An Update from Pisces Foundation President David Beckman

This is a vital moment to be the president of a foundation committed to accelerating progress toward a world where people and nature thrive together. Our trustees, staff, and I believe a healthy environment ought to be one thing on which we can all agree. But today, we are faced with greater challenges, and more opportunities, than at any time in recent memory. It’s a good time to share a few thoughts about our priorities—and our organizational commitment to share more of our work with you in the months ahead.

A clean and healthy environment has been the focus of my work for over 20 years. If you are like me, you have been grappling every day (and in the middle of the night) with how to overcome challenges we didn’t expect and confront more familiar impediments that slow our progress. Advocates think constantly about how to advance an issue, plumbing its nuances, looking for an opening, an ally, a chance to convince a skeptic. However, when we confront policy inimical to our basic values—not so much reflecting an alternative way to reach a shared goal, but a rejection of the goal itself—determining the best path forward can be difficult. When this paradigm arises not with respect to one environmental issue, but becomes characteristic of an approach to them all, the challenge is stark.

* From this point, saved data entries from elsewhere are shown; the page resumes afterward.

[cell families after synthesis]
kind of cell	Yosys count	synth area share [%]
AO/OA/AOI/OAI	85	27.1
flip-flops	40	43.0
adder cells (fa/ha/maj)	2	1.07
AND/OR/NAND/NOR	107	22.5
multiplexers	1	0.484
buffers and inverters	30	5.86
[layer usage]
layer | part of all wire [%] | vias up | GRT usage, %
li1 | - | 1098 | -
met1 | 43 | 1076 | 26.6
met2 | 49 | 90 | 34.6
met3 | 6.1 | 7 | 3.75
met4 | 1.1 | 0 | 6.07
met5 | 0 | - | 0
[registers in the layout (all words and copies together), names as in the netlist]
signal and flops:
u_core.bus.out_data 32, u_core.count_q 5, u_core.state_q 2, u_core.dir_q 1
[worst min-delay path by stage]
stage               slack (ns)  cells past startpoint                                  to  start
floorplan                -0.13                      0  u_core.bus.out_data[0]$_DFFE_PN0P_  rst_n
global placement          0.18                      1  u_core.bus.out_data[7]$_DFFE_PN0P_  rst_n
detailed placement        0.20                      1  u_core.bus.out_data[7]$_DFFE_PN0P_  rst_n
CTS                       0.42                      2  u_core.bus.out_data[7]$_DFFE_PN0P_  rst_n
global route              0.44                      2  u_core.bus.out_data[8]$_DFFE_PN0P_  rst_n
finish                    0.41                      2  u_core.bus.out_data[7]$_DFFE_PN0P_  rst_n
`config.mk`:
```
export PLATFORM = sky130hd
export DESIGN_NAME = cvt_arbiter_flat
export DESIGN_NICKNAME = d
export VERILOG_FILES = /design/src/rtl/cvt_arbiter_if.sv /design/src/rtl/cvt_arbiter.sv /design/src/flat_wrapper.sv
export SDC_FILE = /design/constraint.sdc
export NUM_CORES = 1
export LEC_CHECK = 0
export CORE_ASPECT_RATIO = 0.8
export CORE_UTILIZATION = 42
export DETAILED_ROUTE_END_ITERATION = 10
export GPL_TIMING_DRIVEN = 1
export PLACE_DENSITY = 0.85
export SETUP_SLACK_MARGIN = 0.4
export SLEW_MARGIN = 20
export SYNTH_ARGS = -nofsm -noshare
export SYNTH_HDL_FRONTEND = slang
export SYNTH_SLANG_ARGS = --single-unit
```
`constraint.sdc`:
```
create_clock -name clk -period 3.35 [get_ports clk]
set_clock_uncertainty 0.05 [all_clocks]
set_input_delay 0.67 -clock clk [delete_from_list [all_inputs] [get_ports clk]]
set_output_delay 0.67 -clock clk [all_outputs]
set_load 0.02 [all_outputs]
```
`src/rtl/cvt_arbiter_if.sv`:
```
// cvt_arbiter_if: bundles the two request ports, the shared conversion
// datapath port and the response port of cvt_arbiter.
// master = arbiter side, slave = requesters / datapath / consumer side.
interface cvt_arbiter_if #(
    parameter int TAG_W = 5
);
    logic             req0_valid;
    logic             req0_ready;
    logic             req0_op;
    logic [31:0]      req0_src;
    logic [TAG_W-1:0] req0_tag;

    logic             req1_valid;
    logic             req1_ready;
    logic             req1_op;
    logic [31:0]      req1_src;
    logic [TAG_W-1:0] req1_tag;

    logic             cvt_op;
    logic [31:0]      cvt_src;
    logic [31:0]      cvt_res;

    logic             rsp_valid;
    logic             rsp_ready;
    logic [31:0]      rsp_res;
    logic [TAG_W-1:0] rsp_tag;
    logic             rsp_id;
    logic             busy;

    modport master (
        input  req0_valid, req0_op, req0_src, req0_tag,
        output req0_ready,
        input  req1_valid, req1_op, req1_src, req1_tag,
        output req1_ready,
        output cvt_op, cvt_src,
        input  cvt_res,
        output rsp_valid, rsp_res, rsp_tag, rsp_id, busy,
        input  rsp_ready
    );

    modport slave (
        output req0_valid, req0_op, req0_src, req0_tag,
        input  req0_ready,
        output req1_valid, req1_op, req1_src, req1_tag,
        input  req1_ready,
        input  cvt_op, cvt_src,
        output cvt_res,
        input  rsp_valid, rsp_res, rsp_tag, rsp_id, busy,
        output rsp_ready
    );
endinterface

```
`src/rtl/cvt_arbiter.sv`:
```
// cvt_arbiter: round-robin arbiter sharing one combinational ftoi/itof
// datapath between two requesters. A granted operand is held on the
// datapath for LAT cycles, the result is captured and returned with the
// requester's tag and index over a valid/ready response port.
// Optional build macro CVT_ARB_B2B_EN: accept the next request on the
// response handshake edge (DONE -> RUN directly).
module cvt_arbiter #(
    parameter int TAG_W = 5,
    parameter int LAT   = 1
) (
    input  logic          clk,
    input  logic          rstn,
    cvt_arbiter_if.master bus
);

    // Guard against LAT=0 so the counter width below stays legal.
    localparam int               CNT_W    = (LAT < 1) ? 1 : $clog2(LAT + 1);
    localparam logic [CNT_W-1:0] CNT_LAST = CNT_W'(LAT - 1);

    if (LAT < 1 || LAT > 8) begin : g_bad_lat
        $error("cvt_arbiter: LAT must be in the range 1..8");
    end

    typedef enum logic [1:0] {
        IDLE = 2'd0,
        RUN  = 2'd1,
        DONE = 2'd2
    } state_t;

    state_t           state_reg, state_next;
    logic [CNT_W-1:0] cnt_reg;
    logic             last_grant_reg;

    logic             iss_op_reg;
    logic [31:0]      iss_src_reg;
    logic [TAG_W-1:0] iss_tag_reg;
    logic             iss_id_reg;

    logic [31:0]      rsp_res_reg;
    logic [TAG_W-1:0] rsp_tag_reg;
    logic             rsp_id_reg;

    logic             grant;
    logic             accept_ok;
    logic             accept;
    logic             capture;

    // Round-robin pick: a lone requester wins, on a tie the one not served last.
    always_comb begin
        grant = 1'b0;
        if (bus.req0_valid && bus.req1_valid) begin
            grant = ~last_grant_reg;
        end else if (bus.req1_valid) begin
            grant = 1'b1;
        end
    end

    // Requests are taken in IDLE (and on the handshake edge in back-to-back
    // mode); readies are forced low while reset is asserted.
`ifdef CVT_ARB_B2B_EN
    assign accept_ok = rstn && ((state_reg == IDLE) ||
                                (state_reg == DONE && bus.rsp_ready));
`else
    assign accept_ok = rstn && (state_reg == IDLE);
`endif

    assign bus.req0_ready = accept_ok && bus.req0_valid && !grant;
    assign bus.req1_ready = accept_ok && bus.req1_valid &&  grant;
    assign accept         = bus.req0_ready || bus.req1_ready;
    assign capture        = (state_reg == RUN) && (cnt_reg == CNT_LAST);

    assign bus.cvt_op    = iss_op_reg;
    assign bus.cvt_src   = iss_src_reg;
    assign bus.rsp_valid = (state_reg == DONE);
    assign bus.rsp_res   = rsp_res_reg;
    assign bus.rsp_tag   = rsp_tag_reg;
    assign bus.rsp_id    = rsp_id_reg;
    assign bus.busy      = (state_reg != IDLE);

    // Next-state logic; accept is only ever high in DONE for back-to-back builds.
    always_comb begin
        state_next = state_reg;
        case (state_reg)
            IDLE: begin
                if (accept) begin
                    state_next = RUN;
                end
            end
            RUN: begin
                if (cnt_reg == CNT_LAST) begin
                    state_next = DONE;
                end
            end
            DONE: begin
                if (bus.rsp_ready) begin
                    state_next = accept ? RUN : IDLE;
                end
            end
            default: state_next = IDLE;
        endcase
    end

    // State register.
    always_ff @(posedge clk or negedge rstn) begin
        if (!rstn) begin
            state_reg <= IDLE;
        end else begin
            state_reg <= state_next;
        end
    end

    // Issue registers drive the datapath and keep the last operand between jobs.
    always_ff @(posedge clk or negedge rstn) begin
        if (!rstn) begin
            iss_op_reg     <= 1'b0;
            iss_src_reg    <= 32'h0;
            iss_tag_reg    <= '0;
            iss_id_reg     <= 1'b0;
            last_grant_reg <= 1'b1;
        end else if (accept) begin
            iss_op_reg     <= grant ? bus.req1_op  : bus.req0_op;
            iss_src_reg    <= grant ? bus.req1_src : bus.req0_src;
            iss_tag_reg    <= grant ? bus.req1_tag : bus.req0_tag;
            iss_id_reg     <= grant;
            last_grant_reg <= grant;
        end
    end

    // Hold counter: restarts on accept, stops at LAT-1 so it never wraps.
    always_ff @(posedge clk or negedge rstn) begin
        if (!rstn) begin
            cnt_reg <= '0;
        end else if (accept) begin
            cnt_reg <= '0;
        end else if (state_reg == RUN && cnt_reg != CNT_LAST) begin
            cnt_reg <= cnt_reg + 1'b1;
        end
    end

    // Capture the datapath result once the operand has been held LAT cycles.
    always_ff @(posedge clk or negedge rstn) begin
        if (!rstn) begin
            rsp_res_reg <= 32'h0;
            rsp_tag_reg <= '0;
            rsp_id_reg  <= 1'b0;
        end else if (capture) begin
            rsp_res_reg <= bus.cvt_res;
            rsp_tag_reg <= iss_tag_reg;
            rsp_id_reg  <= iss_id_reg;
        end
    end

endmodule

```
`src/flat_wrapper.sv`:
```
// flat-port wrapper written by rule: the top's interface ports become plain ports
module cvt_arbiter_flat 
#(
    parameter int TAG_W = 5,
    parameter int LAT   = 1
)
  (clk, rstn, bus_req0_valid, bus_req0_op, bus_req0_src, bus_req0_tag, bus_req0_ready, bus_req1_valid, bus_req1_op, bus_req1_src, bus_req1_tag, bus_req1_ready, bus_cvt_op, bus_cvt_src, bus_cvt_res, bus_rsp_valid, bus_rsp_res, bus_rsp_tag, bus_rsp_id, bus_busy, bus_rsp_ready);
  cvt_arbiter_if #(.TAG_W(TAG_W)) bus_i ();
  input  logic clk;
  input  logic rstn;
  input wire logic [$bits(bus_i.req0_valid)-1:0] bus_req0_valid;
  input wire logic [$bits(bus_i.req0_op)-1:0] bus_req0_op;
  input wire logic [$bits(bus_i.req0_src)-1:0] bus_req0_src;
  input wire logic [$bits(bus_i.req0_tag)-1:0] bus_req0_tag;
  output wire logic [$bits(bus_i.req0_ready)-1:0] bus_req0_ready;
  input wire logic [$bits(bus_i.req1_valid)-1:0] bus_req1_valid;
  input wire logic [$bits(bus_i.req1_op)-1:0] bus_req1_op;
  input wire logic [$bits(bus_i.req1_src)-1:0] bus_req1_src;
  input wire logic [$bits(bus_i.req1_tag)-1:0] bus_req1_tag;
  output wire logic [$bits(bus_i.req1_ready)-1:0] bus_req1_ready;
  output wire logic [$bits(bus_i.cvt_op)-1:0] bus_cvt_op;
  output wire logic [$bits(bus_i.cvt_src)-1:0] bus_cvt_src;
  input wire logic [$bits(bus_i.cvt_res)-1:0] bus_cvt_res;
  output wire logic [$bits(bus_i.rsp_valid)-1:0] bus_rsp_valid;
  output wire logic [$bits(bus_i.rsp_res)-1:0] bus_rsp_res;
  output wire logic [$bits(bus_i.rsp_tag)-1:0] bus_rsp_tag;
  output wire logic [$bits(bus_i.rsp_id)-1:0] bus_rsp_id;
  output wire logic [$bits(bus_i.busy)-1:0] bus_busy;
  input wire logic [$bits(bus_i.rsp_ready)-1:0] bus_rsp_ready;
  assign bus_i.req0_valid = bus_req0_valid;
  assign bus_i.req0_op = bus_req0_op;
  assign bus_i.req0_src = bus_req0_src;
  assign bus_i.req0_tag = bus_req0_tag;
  assign bus_req0_ready = bus_i.req0_ready;
  assign bus_i.req1_valid = bus_req1_valid;
  assign bus_i.req1_op = bus_req1_op;
  assign bus_i.req1_src = bus_req1_src;
  assign bus_i.req1_tag = bus_req1_tag;
  assign bus_req1_ready = bus_i.req1_ready;
  assign bus_cvt_op = bus_i.cvt_op;
  assign bus_cvt_src = bus_i.cvt_src;
  assign bus_i.cvt_res = bus_cvt_res;
  assign bus_rsp_valid = bus_i.rsp_valid;
  assign bus_rsp_res = bus_i.rsp_res;
  assign bus_rsp_tag = bus_i.rsp_tag;
  assign bus_rsp_id = bus_i.rsp_id;
  assign bus_busy = bus_i.busy;
  assign bus_i.rsp_ready = bus_rsp_ready;
  cvt_arbiter #(.TAG_W(TAG_W), .LAT(LAT)) u_core (.clk(clk), .rstn(rstn), .bus(bus_i));
endmodule
```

Our field is full of creative innovators, people who offer a new way to provide safe drinking water, or bring a special insight to the monumental task of bending down the climate warming curve. Today, the Pisces Foundation remains steadfastly committed to these partners and their organizations. Indeed, forming partnerships with strong leaders is one of our Foundation’s fundamental principles.

But as a foundation, and as a field, we must be careful not only to celebrate and advance people and organizations leading the way; we also must value, and invest in, the connections between these problem solvers. These linkages can create scaled interventions matched to the large scope of our challenges, whether making cities more resilient after natural disasters or confronting the changes to our climate that make this task ever-more urgent. For me, this is an important lesson of the moment: in more purposeful connection and collective action lies great opportunity.

One result of these reflections is that our Foundation team will spend more time talking with grantees about how we can fortify not just their individual organizations but their efforts to join forces with others to pursue a shared goal. Now more than ever, we want to know how we can help build teams with complementary skills. We don’t expect any one organization or person to do all that needs to be done, just as our Foundation cannot accomplish its goals alone.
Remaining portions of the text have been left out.